Start of TASK DATA
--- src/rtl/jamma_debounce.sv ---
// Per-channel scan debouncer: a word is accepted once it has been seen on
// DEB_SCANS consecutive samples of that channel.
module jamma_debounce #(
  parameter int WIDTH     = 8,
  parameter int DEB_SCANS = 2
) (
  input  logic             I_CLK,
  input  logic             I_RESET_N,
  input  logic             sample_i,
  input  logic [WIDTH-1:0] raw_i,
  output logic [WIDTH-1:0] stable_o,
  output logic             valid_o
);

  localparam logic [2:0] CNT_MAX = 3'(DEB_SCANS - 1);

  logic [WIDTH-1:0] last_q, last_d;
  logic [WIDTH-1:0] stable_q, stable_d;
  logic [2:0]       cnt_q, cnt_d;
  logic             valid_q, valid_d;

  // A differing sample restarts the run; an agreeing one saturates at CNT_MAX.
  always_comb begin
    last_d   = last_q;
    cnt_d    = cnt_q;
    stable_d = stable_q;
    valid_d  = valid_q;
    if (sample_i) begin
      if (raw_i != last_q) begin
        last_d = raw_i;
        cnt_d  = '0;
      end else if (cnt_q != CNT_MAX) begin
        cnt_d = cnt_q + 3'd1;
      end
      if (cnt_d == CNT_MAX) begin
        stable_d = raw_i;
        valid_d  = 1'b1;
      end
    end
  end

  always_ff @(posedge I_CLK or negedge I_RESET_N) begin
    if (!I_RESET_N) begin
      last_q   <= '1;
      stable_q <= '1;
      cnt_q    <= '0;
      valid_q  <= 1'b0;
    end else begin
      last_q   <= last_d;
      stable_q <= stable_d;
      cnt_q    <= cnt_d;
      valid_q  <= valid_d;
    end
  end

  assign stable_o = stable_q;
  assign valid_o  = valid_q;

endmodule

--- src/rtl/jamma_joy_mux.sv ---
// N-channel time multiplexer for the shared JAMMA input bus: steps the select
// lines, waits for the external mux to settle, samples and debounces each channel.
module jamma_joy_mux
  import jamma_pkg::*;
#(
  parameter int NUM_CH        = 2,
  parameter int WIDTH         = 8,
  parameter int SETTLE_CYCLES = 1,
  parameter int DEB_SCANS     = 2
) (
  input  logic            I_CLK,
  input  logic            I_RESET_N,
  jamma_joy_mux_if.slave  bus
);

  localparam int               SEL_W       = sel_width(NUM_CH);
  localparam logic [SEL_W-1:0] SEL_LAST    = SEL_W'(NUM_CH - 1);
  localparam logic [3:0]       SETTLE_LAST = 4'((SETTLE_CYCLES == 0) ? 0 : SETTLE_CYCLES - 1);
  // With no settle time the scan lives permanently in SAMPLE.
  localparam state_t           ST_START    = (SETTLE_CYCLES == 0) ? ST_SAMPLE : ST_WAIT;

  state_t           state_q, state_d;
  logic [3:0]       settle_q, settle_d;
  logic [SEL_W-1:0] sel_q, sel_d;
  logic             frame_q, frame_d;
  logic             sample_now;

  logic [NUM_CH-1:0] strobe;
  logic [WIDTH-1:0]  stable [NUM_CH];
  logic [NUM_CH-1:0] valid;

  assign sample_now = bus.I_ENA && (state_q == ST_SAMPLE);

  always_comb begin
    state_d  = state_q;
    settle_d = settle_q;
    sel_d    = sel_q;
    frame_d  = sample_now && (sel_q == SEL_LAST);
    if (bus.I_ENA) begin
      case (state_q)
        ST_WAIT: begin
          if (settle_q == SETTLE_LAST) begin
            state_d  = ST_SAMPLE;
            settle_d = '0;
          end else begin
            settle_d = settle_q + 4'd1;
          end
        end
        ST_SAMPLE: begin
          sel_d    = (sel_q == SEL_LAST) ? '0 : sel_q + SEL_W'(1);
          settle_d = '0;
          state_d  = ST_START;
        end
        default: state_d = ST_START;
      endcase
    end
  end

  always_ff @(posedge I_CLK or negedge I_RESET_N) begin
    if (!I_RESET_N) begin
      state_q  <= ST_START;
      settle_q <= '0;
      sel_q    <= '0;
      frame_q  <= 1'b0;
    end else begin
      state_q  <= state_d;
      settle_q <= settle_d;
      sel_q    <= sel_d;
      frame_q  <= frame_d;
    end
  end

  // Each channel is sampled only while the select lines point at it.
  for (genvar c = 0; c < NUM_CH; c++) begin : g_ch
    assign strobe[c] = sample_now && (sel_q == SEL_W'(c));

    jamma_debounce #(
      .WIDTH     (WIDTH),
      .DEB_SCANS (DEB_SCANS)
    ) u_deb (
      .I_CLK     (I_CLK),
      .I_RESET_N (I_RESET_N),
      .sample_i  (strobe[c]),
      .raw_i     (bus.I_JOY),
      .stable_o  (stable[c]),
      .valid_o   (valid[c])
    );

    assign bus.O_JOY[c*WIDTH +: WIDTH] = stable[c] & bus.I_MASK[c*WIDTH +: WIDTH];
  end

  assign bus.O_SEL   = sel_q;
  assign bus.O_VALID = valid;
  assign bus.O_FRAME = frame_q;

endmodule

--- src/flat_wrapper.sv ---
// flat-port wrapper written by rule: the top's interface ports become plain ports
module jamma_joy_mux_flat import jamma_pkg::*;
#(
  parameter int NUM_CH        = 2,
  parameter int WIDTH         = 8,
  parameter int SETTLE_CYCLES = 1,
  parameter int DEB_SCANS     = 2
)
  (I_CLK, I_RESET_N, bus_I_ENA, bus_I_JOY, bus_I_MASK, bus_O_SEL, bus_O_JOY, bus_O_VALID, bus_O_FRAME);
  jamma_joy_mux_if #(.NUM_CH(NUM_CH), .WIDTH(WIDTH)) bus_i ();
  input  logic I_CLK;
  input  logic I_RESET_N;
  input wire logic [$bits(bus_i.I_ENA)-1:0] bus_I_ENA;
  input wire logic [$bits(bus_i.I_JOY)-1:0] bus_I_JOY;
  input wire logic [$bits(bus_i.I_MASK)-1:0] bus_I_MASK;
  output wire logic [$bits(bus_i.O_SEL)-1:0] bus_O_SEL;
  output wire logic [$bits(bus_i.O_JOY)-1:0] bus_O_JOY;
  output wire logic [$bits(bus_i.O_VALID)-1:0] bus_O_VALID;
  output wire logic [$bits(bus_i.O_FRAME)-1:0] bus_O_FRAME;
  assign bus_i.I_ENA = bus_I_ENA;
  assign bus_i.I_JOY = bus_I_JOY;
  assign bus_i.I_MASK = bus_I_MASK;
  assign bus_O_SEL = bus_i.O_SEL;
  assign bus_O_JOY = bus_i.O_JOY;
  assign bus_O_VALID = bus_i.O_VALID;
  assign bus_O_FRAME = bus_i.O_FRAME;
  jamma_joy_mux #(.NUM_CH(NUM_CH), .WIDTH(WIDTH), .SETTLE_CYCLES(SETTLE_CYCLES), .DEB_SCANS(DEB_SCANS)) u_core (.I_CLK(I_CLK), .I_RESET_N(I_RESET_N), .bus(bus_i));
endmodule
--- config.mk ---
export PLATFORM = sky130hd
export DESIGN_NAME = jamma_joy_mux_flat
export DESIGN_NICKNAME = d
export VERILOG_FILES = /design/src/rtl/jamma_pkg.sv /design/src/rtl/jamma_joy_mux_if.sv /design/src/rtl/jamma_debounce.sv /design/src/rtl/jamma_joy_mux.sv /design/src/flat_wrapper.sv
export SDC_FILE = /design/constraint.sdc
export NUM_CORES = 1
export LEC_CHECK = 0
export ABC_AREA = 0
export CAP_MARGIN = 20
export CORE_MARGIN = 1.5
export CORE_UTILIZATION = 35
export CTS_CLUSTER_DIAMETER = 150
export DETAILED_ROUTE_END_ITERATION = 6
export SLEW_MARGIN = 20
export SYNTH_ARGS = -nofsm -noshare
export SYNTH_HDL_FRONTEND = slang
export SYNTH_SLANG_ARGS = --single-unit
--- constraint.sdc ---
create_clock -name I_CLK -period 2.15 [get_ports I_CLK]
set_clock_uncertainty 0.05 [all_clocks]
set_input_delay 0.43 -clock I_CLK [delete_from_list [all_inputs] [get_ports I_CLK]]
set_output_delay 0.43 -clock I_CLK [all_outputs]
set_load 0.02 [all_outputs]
End of TASK DATA
Start of TASK DATA
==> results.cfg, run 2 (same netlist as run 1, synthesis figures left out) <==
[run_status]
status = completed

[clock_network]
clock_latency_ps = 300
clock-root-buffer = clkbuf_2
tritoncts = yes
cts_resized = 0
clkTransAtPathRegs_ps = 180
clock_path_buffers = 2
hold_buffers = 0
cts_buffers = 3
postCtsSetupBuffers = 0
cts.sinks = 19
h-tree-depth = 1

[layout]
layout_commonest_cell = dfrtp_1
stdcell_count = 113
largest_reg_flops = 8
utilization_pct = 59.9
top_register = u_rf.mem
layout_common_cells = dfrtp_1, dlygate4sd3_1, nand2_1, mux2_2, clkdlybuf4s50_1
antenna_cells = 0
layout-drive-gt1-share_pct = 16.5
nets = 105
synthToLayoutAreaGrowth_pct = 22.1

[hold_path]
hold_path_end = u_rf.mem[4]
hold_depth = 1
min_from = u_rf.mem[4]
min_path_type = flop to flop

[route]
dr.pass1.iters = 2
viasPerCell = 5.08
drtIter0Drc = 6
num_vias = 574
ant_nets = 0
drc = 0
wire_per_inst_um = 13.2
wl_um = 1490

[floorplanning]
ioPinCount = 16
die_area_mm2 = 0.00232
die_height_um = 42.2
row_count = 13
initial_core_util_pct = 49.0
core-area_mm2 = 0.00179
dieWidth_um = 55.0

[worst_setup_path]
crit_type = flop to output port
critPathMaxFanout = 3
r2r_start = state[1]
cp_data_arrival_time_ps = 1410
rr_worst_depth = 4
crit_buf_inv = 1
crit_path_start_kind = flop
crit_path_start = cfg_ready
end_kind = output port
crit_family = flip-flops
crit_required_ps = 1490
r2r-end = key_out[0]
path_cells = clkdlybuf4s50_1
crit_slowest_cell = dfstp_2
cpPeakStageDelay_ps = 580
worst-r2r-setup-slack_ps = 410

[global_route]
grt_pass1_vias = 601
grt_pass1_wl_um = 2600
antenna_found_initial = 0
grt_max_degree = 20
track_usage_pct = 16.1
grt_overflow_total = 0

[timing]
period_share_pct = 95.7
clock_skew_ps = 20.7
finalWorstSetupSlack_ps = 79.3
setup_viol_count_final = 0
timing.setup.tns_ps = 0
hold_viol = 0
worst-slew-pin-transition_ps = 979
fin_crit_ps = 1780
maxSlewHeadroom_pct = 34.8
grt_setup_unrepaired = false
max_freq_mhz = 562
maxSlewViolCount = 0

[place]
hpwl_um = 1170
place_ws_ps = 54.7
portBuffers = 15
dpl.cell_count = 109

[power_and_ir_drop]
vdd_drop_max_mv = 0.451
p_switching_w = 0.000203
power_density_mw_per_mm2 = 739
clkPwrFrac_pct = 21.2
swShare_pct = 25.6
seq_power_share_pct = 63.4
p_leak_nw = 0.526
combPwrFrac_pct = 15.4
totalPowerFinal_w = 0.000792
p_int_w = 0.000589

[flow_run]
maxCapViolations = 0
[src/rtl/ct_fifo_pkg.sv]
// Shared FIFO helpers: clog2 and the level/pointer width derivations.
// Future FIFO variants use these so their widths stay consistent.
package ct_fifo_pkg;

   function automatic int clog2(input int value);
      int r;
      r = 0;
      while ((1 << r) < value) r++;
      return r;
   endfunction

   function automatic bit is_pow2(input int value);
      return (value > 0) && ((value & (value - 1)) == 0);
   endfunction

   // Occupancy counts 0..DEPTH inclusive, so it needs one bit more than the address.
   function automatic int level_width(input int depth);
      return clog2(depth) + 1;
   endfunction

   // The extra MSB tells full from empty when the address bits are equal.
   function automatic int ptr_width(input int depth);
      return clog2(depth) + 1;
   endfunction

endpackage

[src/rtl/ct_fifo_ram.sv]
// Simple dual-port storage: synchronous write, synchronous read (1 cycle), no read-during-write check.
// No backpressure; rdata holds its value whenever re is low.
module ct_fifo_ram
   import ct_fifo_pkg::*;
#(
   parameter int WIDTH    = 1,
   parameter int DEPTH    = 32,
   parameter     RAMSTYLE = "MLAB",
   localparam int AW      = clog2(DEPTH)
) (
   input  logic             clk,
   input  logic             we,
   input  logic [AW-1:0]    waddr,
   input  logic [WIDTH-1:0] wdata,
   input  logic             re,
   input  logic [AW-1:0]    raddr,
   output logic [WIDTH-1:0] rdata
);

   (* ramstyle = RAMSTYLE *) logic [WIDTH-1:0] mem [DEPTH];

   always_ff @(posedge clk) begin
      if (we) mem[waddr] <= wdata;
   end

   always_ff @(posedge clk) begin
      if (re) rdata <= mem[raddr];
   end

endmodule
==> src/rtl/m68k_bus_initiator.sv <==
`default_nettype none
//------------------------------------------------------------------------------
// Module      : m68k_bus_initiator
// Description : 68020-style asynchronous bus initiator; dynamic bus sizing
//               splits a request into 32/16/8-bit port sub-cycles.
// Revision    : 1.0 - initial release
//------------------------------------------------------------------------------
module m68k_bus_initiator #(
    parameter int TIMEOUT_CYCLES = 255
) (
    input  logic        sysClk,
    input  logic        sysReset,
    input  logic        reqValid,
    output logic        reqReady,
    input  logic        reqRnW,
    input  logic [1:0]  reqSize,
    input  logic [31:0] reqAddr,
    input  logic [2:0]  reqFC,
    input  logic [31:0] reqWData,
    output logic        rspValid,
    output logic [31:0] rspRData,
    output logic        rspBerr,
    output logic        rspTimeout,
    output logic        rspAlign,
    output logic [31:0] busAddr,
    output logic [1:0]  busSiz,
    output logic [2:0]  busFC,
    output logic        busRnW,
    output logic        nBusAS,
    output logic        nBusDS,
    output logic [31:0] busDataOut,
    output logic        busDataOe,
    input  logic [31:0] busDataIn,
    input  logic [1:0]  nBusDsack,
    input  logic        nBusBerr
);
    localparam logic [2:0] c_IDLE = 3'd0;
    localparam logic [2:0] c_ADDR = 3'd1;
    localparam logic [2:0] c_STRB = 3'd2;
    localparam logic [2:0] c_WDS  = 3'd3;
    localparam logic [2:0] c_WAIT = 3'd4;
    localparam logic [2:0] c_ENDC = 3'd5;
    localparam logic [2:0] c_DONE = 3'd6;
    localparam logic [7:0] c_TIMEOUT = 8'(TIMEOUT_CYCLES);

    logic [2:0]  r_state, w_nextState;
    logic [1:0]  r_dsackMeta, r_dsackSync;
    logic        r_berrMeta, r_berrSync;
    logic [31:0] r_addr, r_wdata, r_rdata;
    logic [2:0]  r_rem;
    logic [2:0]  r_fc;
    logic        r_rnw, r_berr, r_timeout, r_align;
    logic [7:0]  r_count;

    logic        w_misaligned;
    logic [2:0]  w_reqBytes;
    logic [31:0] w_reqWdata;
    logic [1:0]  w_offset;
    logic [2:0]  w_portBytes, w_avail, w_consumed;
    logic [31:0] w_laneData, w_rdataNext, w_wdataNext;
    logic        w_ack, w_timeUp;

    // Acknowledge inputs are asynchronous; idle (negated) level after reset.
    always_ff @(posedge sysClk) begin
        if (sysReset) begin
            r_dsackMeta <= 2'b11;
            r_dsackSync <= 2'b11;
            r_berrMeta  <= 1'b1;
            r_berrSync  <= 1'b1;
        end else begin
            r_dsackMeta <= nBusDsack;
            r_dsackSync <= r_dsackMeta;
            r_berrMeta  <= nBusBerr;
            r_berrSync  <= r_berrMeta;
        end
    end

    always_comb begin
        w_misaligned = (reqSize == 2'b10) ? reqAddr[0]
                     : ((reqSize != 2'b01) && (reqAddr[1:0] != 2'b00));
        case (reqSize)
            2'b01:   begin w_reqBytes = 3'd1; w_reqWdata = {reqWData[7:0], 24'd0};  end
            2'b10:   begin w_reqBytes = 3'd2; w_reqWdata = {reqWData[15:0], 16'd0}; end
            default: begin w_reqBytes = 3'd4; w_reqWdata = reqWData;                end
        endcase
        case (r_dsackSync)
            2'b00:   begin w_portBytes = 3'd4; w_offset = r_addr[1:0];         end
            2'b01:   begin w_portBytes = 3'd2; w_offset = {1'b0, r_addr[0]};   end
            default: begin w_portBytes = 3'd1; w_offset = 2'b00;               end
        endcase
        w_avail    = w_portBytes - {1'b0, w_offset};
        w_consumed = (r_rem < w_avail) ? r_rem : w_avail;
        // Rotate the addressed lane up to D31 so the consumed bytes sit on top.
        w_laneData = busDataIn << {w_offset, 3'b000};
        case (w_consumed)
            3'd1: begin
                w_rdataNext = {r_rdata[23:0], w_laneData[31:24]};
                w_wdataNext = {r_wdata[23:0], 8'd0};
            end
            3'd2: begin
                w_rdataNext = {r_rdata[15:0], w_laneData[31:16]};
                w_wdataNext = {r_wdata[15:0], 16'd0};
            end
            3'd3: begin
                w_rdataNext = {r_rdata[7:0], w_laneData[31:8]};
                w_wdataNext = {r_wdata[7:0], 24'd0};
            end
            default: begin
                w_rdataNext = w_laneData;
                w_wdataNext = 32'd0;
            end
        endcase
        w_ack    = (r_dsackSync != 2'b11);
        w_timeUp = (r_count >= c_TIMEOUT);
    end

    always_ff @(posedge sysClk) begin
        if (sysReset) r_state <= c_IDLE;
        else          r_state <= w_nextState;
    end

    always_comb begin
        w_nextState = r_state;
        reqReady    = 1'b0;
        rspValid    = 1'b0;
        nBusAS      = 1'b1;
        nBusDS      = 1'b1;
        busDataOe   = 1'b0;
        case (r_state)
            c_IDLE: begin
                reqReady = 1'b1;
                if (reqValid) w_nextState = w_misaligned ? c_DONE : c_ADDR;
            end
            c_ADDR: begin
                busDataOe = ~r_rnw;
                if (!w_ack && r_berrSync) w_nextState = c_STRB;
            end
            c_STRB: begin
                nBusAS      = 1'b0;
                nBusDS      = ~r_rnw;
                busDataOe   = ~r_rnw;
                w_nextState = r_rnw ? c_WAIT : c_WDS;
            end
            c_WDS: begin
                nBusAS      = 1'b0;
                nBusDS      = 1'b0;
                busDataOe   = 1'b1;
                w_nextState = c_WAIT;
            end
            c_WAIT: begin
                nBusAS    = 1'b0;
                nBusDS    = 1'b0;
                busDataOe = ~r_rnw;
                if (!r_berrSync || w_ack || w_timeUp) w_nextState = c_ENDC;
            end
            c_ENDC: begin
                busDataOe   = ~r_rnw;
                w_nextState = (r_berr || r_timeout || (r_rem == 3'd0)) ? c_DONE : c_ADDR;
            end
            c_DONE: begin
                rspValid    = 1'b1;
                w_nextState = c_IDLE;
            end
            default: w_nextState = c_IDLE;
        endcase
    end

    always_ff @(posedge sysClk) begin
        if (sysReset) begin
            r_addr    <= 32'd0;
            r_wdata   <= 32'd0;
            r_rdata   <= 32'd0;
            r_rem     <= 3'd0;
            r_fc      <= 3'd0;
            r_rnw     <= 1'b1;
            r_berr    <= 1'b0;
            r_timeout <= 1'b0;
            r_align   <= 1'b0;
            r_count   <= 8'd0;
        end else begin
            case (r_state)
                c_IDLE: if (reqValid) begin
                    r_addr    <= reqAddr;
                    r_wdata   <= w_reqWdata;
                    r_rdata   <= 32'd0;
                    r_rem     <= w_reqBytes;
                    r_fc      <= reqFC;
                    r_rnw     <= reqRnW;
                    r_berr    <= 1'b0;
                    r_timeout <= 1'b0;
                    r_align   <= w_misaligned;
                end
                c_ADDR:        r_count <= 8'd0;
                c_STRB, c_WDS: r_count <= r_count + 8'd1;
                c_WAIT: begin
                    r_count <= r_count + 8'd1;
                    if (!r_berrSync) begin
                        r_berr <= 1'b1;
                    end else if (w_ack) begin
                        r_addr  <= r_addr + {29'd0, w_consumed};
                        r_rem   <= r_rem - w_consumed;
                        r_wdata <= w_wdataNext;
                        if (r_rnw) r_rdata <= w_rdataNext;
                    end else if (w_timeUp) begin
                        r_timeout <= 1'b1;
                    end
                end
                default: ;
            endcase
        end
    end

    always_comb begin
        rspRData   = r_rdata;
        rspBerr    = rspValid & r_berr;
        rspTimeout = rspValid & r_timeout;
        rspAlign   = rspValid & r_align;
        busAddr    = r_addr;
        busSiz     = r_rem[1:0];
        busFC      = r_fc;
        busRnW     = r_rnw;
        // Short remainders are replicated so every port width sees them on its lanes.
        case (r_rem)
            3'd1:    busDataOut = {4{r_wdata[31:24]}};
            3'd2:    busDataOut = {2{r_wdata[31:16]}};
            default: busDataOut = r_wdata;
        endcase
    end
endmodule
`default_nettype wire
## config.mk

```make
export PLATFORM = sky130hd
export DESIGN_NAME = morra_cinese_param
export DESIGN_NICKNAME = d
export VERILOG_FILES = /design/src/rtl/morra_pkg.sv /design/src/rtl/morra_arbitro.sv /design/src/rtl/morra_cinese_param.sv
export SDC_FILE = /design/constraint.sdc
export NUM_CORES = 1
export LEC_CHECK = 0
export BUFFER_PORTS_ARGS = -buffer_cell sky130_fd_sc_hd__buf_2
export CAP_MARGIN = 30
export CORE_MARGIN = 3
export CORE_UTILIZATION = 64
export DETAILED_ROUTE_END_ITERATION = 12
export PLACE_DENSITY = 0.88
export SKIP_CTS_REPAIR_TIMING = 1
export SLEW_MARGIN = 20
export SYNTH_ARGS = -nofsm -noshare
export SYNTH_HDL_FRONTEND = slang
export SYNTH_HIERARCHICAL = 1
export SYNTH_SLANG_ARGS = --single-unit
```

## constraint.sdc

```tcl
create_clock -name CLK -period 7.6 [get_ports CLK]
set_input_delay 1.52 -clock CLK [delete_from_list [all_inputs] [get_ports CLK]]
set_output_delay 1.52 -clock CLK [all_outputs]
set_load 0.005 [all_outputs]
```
End of TASK DATA
## EXERCISE DESCRIPTION:
Would you retype the lines above from the one with "end_kind = output port" down to the one with "p_switching_w = 0.000203", word for word, both ends included and no other lines?

## OUTPUT BELOW:
end_kind = output port
crit_family = flip-flops
crit_required_ps = 1490
r2r-end = key_out[0]
path_cells = clkdlybuf4s50_1
crit_slowest_cell = dfstp_2
cpPeakStageDelay_ps = 580
worst-r2r-setup-slack_ps = 410

[global_route]
grt_pass1_vias = 601
grt_pass1_wl_um = 2600
antenna_found_initial = 0
grt_max_degree = 20
track_usage_pct = 16.1
grt_overflow_total = 0

[timing]
period_share_pct = 95.7
clock_skew_ps = 20.7
finalWorstSetupSlack_ps = 79.3
setup_viol_count_final = 0
timing.setup.tns_ps = 0
hold_viol = 0
worst-slew-pin-transition_ps = 979
fin_crit_ps = 1780
maxSlewHeadroom_pct = 34.8
grt_setup_unrepaired = false
max_freq_mhz = 562
maxSlewViolCount = 0

[place]
hpwl_um = 1170
place_ws_ps = 54.7
portBuffers = 15
dpl.cell_count = 109

[power_and_ir_drop]
vdd_drop_max_mv = 0.451
p_switching_w = 0.000203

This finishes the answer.